EXERCISE: For the entries below, state how many lines include the string "cycle", and write nothing besides that number.

TASK MATERIAL:
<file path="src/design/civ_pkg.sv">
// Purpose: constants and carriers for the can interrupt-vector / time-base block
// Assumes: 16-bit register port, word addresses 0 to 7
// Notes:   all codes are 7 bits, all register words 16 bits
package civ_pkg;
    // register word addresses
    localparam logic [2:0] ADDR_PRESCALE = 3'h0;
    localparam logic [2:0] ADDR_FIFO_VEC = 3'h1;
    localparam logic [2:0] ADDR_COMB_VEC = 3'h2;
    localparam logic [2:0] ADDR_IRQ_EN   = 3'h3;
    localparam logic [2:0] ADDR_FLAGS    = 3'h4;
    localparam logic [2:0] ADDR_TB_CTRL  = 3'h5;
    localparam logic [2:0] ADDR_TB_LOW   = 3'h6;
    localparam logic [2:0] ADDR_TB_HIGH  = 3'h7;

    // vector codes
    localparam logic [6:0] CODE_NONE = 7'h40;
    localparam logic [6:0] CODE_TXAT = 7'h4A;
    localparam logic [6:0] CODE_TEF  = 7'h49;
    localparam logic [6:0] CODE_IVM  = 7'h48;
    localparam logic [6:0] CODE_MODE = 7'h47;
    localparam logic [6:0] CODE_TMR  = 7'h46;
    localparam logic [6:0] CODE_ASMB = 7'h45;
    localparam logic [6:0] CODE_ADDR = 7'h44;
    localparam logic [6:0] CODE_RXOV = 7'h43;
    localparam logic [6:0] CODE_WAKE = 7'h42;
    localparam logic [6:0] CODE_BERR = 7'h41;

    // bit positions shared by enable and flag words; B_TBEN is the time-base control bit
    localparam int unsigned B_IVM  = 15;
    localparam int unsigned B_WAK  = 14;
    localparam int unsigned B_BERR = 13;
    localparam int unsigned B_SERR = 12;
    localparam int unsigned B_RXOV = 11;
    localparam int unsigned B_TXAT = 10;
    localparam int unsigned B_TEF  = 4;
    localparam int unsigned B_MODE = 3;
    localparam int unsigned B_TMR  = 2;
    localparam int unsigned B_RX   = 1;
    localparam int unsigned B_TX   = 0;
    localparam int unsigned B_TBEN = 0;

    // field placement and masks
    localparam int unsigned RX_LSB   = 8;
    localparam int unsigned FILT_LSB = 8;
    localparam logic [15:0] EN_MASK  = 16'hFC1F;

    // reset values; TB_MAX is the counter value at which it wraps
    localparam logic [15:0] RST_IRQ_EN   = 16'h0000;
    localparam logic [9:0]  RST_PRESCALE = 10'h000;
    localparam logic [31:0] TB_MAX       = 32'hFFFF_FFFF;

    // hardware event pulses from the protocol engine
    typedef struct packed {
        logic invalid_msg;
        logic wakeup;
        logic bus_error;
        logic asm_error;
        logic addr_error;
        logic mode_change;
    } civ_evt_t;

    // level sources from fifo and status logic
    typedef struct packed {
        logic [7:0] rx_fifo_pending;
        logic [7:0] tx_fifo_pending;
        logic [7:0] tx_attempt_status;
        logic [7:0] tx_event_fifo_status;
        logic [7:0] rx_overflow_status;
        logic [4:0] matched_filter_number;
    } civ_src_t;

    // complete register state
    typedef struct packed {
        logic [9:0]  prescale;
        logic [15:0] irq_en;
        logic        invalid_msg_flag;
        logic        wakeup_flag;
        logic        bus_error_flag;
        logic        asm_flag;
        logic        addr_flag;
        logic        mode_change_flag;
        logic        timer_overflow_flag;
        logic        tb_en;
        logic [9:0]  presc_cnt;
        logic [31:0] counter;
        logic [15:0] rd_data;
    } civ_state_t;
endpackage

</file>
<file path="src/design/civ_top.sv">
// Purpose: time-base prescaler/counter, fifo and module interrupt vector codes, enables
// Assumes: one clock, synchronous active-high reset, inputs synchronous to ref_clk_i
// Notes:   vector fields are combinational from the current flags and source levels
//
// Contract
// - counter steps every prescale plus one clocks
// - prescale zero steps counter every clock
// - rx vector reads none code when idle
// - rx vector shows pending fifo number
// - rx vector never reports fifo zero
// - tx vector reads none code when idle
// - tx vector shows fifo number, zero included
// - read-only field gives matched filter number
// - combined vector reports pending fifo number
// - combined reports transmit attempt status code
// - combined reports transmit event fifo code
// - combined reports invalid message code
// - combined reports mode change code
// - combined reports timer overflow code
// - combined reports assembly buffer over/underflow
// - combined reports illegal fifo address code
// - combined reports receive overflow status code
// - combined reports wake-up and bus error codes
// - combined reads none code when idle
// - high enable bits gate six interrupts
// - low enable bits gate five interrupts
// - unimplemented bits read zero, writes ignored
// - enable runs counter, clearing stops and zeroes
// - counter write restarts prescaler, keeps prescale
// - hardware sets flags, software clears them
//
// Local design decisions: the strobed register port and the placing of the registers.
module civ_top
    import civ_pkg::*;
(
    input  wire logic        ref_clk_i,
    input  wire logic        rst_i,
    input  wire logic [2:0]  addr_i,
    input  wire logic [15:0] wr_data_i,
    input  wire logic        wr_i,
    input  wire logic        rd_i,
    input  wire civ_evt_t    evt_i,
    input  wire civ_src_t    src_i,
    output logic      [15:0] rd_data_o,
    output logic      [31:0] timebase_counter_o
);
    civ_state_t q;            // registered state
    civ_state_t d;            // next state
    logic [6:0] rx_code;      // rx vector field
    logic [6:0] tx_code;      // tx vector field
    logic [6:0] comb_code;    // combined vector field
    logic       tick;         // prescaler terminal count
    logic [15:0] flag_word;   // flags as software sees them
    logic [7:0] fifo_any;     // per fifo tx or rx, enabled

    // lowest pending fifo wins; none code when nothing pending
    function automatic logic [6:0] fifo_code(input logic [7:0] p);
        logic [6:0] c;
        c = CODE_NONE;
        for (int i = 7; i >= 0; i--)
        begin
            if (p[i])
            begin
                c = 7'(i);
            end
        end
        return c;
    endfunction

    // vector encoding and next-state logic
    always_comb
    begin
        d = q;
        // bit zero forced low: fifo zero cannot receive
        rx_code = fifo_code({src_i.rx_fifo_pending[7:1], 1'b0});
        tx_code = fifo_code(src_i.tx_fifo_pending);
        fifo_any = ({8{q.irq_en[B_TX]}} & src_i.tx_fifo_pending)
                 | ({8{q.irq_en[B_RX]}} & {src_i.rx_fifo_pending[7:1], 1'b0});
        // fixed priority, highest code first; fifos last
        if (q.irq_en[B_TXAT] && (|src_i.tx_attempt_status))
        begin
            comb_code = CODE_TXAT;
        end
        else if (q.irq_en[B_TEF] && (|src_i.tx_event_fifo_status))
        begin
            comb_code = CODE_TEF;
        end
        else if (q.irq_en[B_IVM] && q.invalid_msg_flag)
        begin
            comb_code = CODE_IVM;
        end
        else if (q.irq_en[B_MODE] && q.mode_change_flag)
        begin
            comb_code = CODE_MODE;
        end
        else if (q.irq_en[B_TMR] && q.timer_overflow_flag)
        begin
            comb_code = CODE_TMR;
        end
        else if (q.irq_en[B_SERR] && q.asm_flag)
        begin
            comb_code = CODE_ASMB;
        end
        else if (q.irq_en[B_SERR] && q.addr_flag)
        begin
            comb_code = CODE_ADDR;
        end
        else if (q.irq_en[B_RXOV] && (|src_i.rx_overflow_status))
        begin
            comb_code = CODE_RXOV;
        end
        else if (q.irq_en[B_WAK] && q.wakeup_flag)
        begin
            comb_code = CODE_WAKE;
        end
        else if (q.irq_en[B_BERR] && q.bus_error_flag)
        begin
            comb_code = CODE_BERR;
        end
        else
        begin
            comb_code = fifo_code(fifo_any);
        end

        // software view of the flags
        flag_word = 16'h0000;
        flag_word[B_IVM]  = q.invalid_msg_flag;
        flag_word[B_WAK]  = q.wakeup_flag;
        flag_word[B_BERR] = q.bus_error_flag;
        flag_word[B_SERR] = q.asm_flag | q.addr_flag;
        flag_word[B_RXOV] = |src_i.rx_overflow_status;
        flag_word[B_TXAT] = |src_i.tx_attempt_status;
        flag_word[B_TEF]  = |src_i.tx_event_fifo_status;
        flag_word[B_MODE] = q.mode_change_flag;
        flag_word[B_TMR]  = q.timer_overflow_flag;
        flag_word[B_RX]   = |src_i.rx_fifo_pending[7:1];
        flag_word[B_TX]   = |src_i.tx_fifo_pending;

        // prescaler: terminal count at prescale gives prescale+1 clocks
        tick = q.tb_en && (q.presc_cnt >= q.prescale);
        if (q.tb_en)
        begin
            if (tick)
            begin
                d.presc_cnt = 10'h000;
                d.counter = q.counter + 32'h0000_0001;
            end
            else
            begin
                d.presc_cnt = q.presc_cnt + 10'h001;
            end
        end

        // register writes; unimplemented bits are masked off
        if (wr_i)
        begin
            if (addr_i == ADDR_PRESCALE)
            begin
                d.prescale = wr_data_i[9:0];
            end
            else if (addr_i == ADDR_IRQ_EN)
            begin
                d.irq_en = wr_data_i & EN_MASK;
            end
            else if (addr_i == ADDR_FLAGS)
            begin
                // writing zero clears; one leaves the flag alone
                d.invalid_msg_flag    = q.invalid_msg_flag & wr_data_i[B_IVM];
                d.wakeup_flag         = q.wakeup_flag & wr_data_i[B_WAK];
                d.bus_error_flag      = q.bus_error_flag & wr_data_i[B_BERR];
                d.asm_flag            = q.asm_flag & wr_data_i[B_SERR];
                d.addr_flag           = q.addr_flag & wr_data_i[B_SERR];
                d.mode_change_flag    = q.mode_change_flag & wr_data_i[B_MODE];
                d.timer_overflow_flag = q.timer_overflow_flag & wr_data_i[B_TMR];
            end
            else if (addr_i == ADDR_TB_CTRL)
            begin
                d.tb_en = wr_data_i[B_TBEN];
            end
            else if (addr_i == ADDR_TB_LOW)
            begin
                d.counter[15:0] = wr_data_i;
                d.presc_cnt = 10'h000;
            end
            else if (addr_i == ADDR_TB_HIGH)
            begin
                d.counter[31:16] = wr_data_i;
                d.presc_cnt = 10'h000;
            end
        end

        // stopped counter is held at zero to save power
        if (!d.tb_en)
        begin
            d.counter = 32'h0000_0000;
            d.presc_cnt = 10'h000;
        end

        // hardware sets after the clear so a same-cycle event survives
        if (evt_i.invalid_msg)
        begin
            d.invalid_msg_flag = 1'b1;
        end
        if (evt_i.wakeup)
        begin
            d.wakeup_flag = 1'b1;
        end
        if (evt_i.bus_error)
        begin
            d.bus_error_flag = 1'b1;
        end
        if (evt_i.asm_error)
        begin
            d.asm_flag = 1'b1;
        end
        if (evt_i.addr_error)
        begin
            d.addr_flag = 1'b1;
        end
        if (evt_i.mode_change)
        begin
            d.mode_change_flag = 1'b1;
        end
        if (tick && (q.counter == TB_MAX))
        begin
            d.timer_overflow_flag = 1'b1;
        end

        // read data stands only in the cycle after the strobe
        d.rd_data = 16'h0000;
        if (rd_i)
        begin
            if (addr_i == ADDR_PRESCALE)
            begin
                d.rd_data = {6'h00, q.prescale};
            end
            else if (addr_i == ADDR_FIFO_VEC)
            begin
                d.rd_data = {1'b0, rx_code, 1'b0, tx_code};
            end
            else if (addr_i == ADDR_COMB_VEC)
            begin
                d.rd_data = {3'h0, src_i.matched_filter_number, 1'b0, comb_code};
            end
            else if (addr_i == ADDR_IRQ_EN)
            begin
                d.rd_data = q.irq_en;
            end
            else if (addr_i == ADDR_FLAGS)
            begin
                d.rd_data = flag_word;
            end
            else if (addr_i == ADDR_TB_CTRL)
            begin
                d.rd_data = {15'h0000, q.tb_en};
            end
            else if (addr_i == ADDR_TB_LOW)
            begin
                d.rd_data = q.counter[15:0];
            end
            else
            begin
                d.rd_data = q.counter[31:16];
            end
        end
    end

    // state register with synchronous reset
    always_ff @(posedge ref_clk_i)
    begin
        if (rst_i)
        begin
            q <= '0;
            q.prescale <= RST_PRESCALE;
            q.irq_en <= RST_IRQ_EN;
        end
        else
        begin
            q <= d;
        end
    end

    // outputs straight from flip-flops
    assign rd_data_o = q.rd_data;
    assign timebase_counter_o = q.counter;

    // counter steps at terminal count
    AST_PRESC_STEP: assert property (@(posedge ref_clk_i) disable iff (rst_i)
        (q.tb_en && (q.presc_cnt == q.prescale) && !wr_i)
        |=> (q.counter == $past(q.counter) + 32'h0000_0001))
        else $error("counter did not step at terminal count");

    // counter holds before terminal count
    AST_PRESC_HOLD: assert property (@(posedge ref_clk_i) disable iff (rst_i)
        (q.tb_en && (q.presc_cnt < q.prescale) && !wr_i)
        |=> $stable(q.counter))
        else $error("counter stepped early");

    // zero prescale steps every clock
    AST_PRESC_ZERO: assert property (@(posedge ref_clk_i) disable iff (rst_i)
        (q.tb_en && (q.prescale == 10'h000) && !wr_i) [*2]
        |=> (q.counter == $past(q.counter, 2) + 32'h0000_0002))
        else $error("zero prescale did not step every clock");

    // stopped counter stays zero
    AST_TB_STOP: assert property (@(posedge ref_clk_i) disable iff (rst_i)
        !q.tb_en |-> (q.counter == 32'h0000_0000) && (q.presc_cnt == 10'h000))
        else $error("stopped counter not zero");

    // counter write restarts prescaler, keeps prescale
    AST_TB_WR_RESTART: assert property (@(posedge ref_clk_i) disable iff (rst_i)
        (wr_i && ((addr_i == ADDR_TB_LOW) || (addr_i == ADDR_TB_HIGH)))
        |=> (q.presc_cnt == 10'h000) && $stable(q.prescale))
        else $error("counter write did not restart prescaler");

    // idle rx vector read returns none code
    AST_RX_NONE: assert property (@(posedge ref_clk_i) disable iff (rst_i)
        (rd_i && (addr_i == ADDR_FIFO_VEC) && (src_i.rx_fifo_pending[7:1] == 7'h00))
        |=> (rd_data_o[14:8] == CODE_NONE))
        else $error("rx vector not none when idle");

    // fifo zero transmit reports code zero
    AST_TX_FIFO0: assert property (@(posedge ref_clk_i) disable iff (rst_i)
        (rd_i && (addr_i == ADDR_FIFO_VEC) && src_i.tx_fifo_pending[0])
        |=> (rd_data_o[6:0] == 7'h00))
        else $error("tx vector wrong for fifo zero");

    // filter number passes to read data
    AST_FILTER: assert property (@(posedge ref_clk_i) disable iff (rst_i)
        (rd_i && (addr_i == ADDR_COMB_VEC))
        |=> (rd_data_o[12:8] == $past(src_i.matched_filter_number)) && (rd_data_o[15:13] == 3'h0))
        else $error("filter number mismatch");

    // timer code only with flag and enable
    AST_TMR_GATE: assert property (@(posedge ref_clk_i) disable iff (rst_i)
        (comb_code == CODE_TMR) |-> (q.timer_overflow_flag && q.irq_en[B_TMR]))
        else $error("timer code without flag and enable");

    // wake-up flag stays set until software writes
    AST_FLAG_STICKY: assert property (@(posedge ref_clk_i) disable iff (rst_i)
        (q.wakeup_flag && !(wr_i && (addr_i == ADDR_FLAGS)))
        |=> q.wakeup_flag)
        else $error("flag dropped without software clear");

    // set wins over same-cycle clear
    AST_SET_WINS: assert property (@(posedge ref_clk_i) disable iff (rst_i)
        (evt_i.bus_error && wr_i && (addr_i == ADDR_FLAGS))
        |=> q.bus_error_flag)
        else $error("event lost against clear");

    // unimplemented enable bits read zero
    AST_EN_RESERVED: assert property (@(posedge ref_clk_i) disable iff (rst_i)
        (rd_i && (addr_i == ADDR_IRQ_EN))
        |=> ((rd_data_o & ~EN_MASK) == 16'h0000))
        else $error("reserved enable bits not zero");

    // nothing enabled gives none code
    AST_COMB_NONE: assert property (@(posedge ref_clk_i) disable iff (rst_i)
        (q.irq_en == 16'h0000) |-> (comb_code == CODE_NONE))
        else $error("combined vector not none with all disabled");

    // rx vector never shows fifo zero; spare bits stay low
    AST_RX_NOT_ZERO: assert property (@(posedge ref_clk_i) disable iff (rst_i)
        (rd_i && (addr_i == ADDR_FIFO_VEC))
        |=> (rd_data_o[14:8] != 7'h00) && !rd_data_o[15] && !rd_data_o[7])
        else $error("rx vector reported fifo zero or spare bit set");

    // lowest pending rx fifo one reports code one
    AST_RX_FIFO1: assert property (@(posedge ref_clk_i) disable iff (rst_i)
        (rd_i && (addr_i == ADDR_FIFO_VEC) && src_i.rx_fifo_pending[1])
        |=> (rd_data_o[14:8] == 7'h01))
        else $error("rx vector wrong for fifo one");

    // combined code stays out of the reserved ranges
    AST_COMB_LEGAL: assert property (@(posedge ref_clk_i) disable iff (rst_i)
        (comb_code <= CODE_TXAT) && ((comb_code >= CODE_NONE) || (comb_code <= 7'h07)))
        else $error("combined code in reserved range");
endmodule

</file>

ANSWER AREA: 3